■ GIVEN DATA
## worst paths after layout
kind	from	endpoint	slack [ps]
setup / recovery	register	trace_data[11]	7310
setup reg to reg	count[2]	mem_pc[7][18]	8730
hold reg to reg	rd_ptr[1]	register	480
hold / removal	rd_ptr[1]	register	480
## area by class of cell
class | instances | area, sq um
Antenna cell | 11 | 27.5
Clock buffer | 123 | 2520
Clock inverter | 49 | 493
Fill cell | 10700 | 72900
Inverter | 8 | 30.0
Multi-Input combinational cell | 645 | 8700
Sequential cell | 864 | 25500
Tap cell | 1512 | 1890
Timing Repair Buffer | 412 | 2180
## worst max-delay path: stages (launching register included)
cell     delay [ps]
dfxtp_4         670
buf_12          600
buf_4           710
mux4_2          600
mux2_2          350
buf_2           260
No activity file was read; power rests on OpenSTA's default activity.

■ WHAT IS EXPECTED
Transcribe the data in full, keeping every character.

■ RESPONSE FOR THIS EXERCISE
## worst paths after layout
kind	from	endpoint	slack [ps]
setup / recovery	register	trace_data[11]	7310
setup reg to reg	count[2]	mem_pc[7][18]	8730
hold reg to reg	rd_ptr[1]	register	480
hold / removal	rd_ptr[1]	register	480
## area by class of cell
class | instances | area, sq um
Antenna cell | 11 | 27.5
Clock buffer | 123 | 2520
Clock inverter | 49 | 493
Fill cell | 10700 | 72900
Inverter | 8 | 30.0
Multi-Input combinational cell | 645 | 8700
Sequential cell | 864 | 25500
Tap cell | 1512 | 1890
Timing Repair Buffer | 412 | 2180
## worst max-delay path: stages (launching register included)
cell     delay [ps]
dfxtp_4         670
buf_12          600
buf_4           710
mux4_2          600
mux2_2          350
buf_2           260
No activity file was read; power rests on OpenSTA's default activity.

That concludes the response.